Wird in Deutschland ein junger Mensch unter 14
Jahren straffällig, heißt das nicht unbedingt, dass
nichts passiert. Jedoch kann der Täter oder die
Täterin nicht nach dem Strafrecht, sondern nur
nach dem Kinder- und Jugendhilferecht belangt
werden. Dadurch können sich sozialpädagogische,
psychologische oder erzieherische Maßnahmen,
unter Umständen auch eine Heimunterbringung,
ergeben. Man geht davon aus, dass Kinder unter
14 Jahren in der Regel nicht über die nötige Einsichtsfähigkeit
verfügen, um das Unrecht einer Tat
in seiner ganzen Tragweite zu erfassen, weshalb
sie als strafunmündig gelten.
Strafmündigkeit Hoch setzen?
In Deutschland wird immer wieder diskutiert,
die Strafmündigkeit auf zwölf Jahre herabzusetzen,
nicht zuletzt deshalb, weil es für die Opfer
unerträglich sein kann, wenn die Straftat straffrei
bleibt, aber auch darum, weil man eine frühe Strafe
als rechtzeitige Abschreckung betrachtet. Gegner
argumentieren wiederum, dass eine Therapie
oder die pädagogische Begleitung weitere Straftaten
eher vorbeugen kann, als die Strafverfolgung.
Sie befürchten eine Stigmatisierung junger Täter.
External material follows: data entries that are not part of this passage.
This is an optimization exercise on Yosys and OpenROAD, whose aim is small area, a short achievable clock period and few clock cycles per item, not a production implementation. At most, simulation tests tie the RTL to the original design; equivalence was not proved.

the previous run:
// masked_sbox_pipe
module masked_sbox_pipe (
  input  logic        clk,
  input  logic        rst,
  input  logic        in_valid,
  output logic        in_ready,
  input  logic        in_encrypt,
  input  logic [31:0] in_a,
  input  logic [31:0] in_m,
  input  logic [31:0] in_n,
  input  logic        flush,
  output logic        out_valid,
  input  logic        out_ready,
  output logic [31:0] out_q,
  output logic [31:0] out_n,
  output logic        mask_err
);
  logic        v, err, e_q, ld, zero;
  logic [31:0] t_d, t_q, n_q;
  logic [3:0] ld_l;
  assign ld = ld_l[0];
  rdy_gate u_rdy (.v(v), .r(out_ready), .f(flush), .y(in_ready));
  always_comb begin
    zero = 1'b0;
    for (int i = 0; i < 4; i++)
      zero = zero | (in_m[8*i +: 8] == 8'h00) | (in_n[8*i +: 8] == 8'h00);
  end
  for (genvar i = 0; i < 4; i++) begin : g_lane
    ld_gate  u_ld  (.v(v), .r(out_ready), .y(ld_l[i]));
    sbox_in  u_in  (.a(in_a[8*i +: 8]), .m(in_m[8*i +: 8]), .e(in_encrypt), .t(t_d[8*i +: 8]));
    sbox_out u_out (.tq(t_q[8*i +: 8]), .eq(e_q), .n(n_q[8*i +: 8]), .y(out_q[8*i +: 8]));
  end
  assign out_valid = v;
  assign out_n     = n_q;
  assign mask_err  = err;
  always_ff @(posedge clk or posedge rst) begin
    if (rst) begin
      v   <= 1'b0;
      err <= 1'b0;
    end else if (flush) begin
      v   <= 1'b0;
      err <= 1'b0;
    end else begin
      if (ld) v <= in_valid;
  ...
Size in the first run: ~67 flip-flops, ~7600 µm² of cells after synthesis.
==> flow/config.mk <==
export PLATFORM = sky130hd
export DESIGN_NAME = masked_sbox_pipe
export DESIGN_NICKNAME = masked_sbox_pipe
export VERILOG_FILES = /design/flow/design.v
export SDC_FILE = /design/flow/constraint.sdc
export NUM_CORES = 4
export LEC_CHECK = 0
export ABC_CLOCK_PERIOD_IN_PS = 27000
export CAP_MARGIN = 20
export CORE_MARGIN = 2
export CORE_UTILIZATION = 40
export SLEW_MARGIN = 20
export SYNTH_HIERARCHICAL = 1
==> flow/constraint.sdc <==
create_clock -name core_clock -period 27.0 [get_ports {clk}]
set_input_delay 5.4000 -clock core_clock [delete_from_list [all_inputs] [get_ports {clk}]]
set_output_delay 5.4000 -clock core_clock [all_outputs]
set_load 0.01 [all_outputs]
standard.sh (not shown) runs the stock make flow with config.mk's settings and CLKGATE_MAP_FILE= SYNTH_SCRIPT=/design/flow/synth_recipe.tcl, a recipe that flattens the netlist after the stock synthesis.
==> flow/flow/run.sh <==
#!/bin/bash
set -euo pipefail
export BUFFER_PORTS_ARGS="-buffer_cell sky130_fd_sc_hd__buf_1"
export CTS_ARGS="-sink_clustering_enable -repair_clock_nets -dont_use_dummy_load -buf_list sky130_fd_sc_hd__clkbuf_8 -sink_clustering_size 30 -sink_clustering_max_diameter 300"
bash standard.sh > standard_flow.log 2>&1
What the current run does differently from the previous run at the input level:
==> flow/flow/run.sh <==
#!/bin/bash
set -euo pipefail
export BUFFER_PORTS_ARGS="-buffer_cell sky130_fd_sc_hd__buf_1"
export CTS_ARGS="-sink_clustering_enable -repair_clock_nets -dont_use_dummy_load -buf_list sky130_fd_sc_hd__clkbuf_8"
bash standard.sh > standard_flow.log 2>&1
Notes after the runs:
- [compare] base=the previous run new=the current run: clock slew at the register clock pins of the worst setup and hold paths about even; final antenna diode count barely changed.
- The tap cell count on the previous run is in line with that on the current run.
- As far as flip-flop and latch count goes, the current run and the previous run are indistinguishable; the numbers are identical.
- Re initial standard-cell utilization of the core: no difference whatsoever between the current run and the previous run.
- Re maximum frequency: no difference whatsoever between the previous run and the current run.
Function was not checked in any run of this note: the RTL went through the layout flow alone.

---

Setup of try-maple:
Another version of the RTL of masked_sbox_pipe (not shown whole).
Size in the first run: ~780 cells after synthesis, ~67 flip-flops, roughly 170 I/O pins, roughly 7600 µm² of cells after synthesis.
clock: 27.0 ns
lec_check: 0
abc_clock_period_in_ps: 4000
cap_margin: 20
core_margin: 2
core_utilization: 40
slew_margin: 20
synth_hierarchical: 1
==> flow/flow/run.sh <==
#!/bin/bash
set -euo pipefail
export BUFFER_PORTS_ARGS="-buffer_cell sky130_fd_sc_hd__buf_1"
export CTS_ARGS="-sink_clustering_enable -repair_clock_nets -dont_use_dummy_load -buf_list sky130_fd_sc_hd__clkbuf_8"
bash standard.sh > standard_flow.log 2>&1
Testbench counts of try-maple, summed over its fixed seeds: cycles 4,104, items 4,096.
[inputs] try-delta vs try-maple
Settings: ABC_CLOCK_PERIOD_IN_PS: 4000 -> 27000; CORE_UTILIZATION: 40 -> 60.
Notes after the runs:
- What try-delta reported for wire length the detailed router placed on met1 has to be multiplied by 1.09 to get the figure for try-maple.
- Going from try-maple to try-delta, the slew at the pin closest to its max-slew limit was found to have gone up by 0.051 ns.
- Changes observed in try-delta relative to try-maple: met2 demand-to-capacity share in global routing went up 18 points, top achievable clock speed held, met1 global-route usage went up 6.7 points.
- Compared try-maple against try-delta; wire length within noise.
- Design area in try-delta is 0.92% lower than in try-maple
- Looking at critical path launch point, the t_q[28] result is from try-delta; the t_q[15] one comes from try-maple.
Changes in try-onyx relative to try-delta:
Settings: CORE_UTILIZATION now 40, was 60.
Notes after the runs:
As far as count of clock-net buffers in the final layout goes, try-delta and try-onyx are indistinguishable; the numbers are identical.
try-onyx vs. try-delta: proportion of cell area spent on the clock network level; area growth from synthesis to layout moved up; hold slack moved up.
Number of vias after detailed routing, try-onyx vs try-delta: down slightly
try-onyx and try-delta ended up with nearly the same share of the clock period used by the worst path after layout.
Setup slack: try-onyx more than try-delta

==> separate check: timing with driven ports <==
The flow's constraints put no driver on any port. The routed layouts listed below were extracted and timed again, unchanged, in two steps.
Step 1, drivers: a clkbuf_16 drives clk and a buf_2 each remaining input, both assumed.
Step 2 moves the port delays by t, midway between the first and last clock arrival at a register: inputs arrive t later, outputs are due t later. That takes back most of the time a late clock gives input paths.
Three values: ideal ports, drivers, drivers and shift; two values: the first two.
| run | t, ns | setup slack, ns | slew at the worst register clock pin (ns) | worst data-port slew with drivers (ns) | pins driven straight from the clock port |
|---|---|---|---|---|---|
| the previous run | 0.384 | 15.129 / 15.090 / 15.474 | 0.08 / 0.08 | 0.05 | 1 |
| the current run | 0.384 | 15.129 / 15.090 / 15.474 | 0.08 / 0.08 | 0.05 | 1 |
| try-maple | 0.394 | 15.606 / 15.572 / 15.673 | 0.08 / 0.08 | 0.05 | 1 |
| try-delta | 0.381 | 15.591 / 15.555 / 15.698 | 0.07 / 0.07 | 0.05 | 1 |
| try-onyx | 0.394 | 15.606 / 15.572 / 15.673 | 0.08 / 0.08 | 0.05 | 1 |
After both steps every run listed still meets setup and hold.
Die erfolgreiche Arbeit des Hauses des Jugendrechts
in Stuttgart lässt vermuten, dass vor allem
eine ganzheitliche Betrachtung und persönliche Betreuung
einzelner Straftäter wichtig ist, um weiteren
Taten vorzubeugen und die jungen Menschen
wieder auf den rechten Weg zu bringen.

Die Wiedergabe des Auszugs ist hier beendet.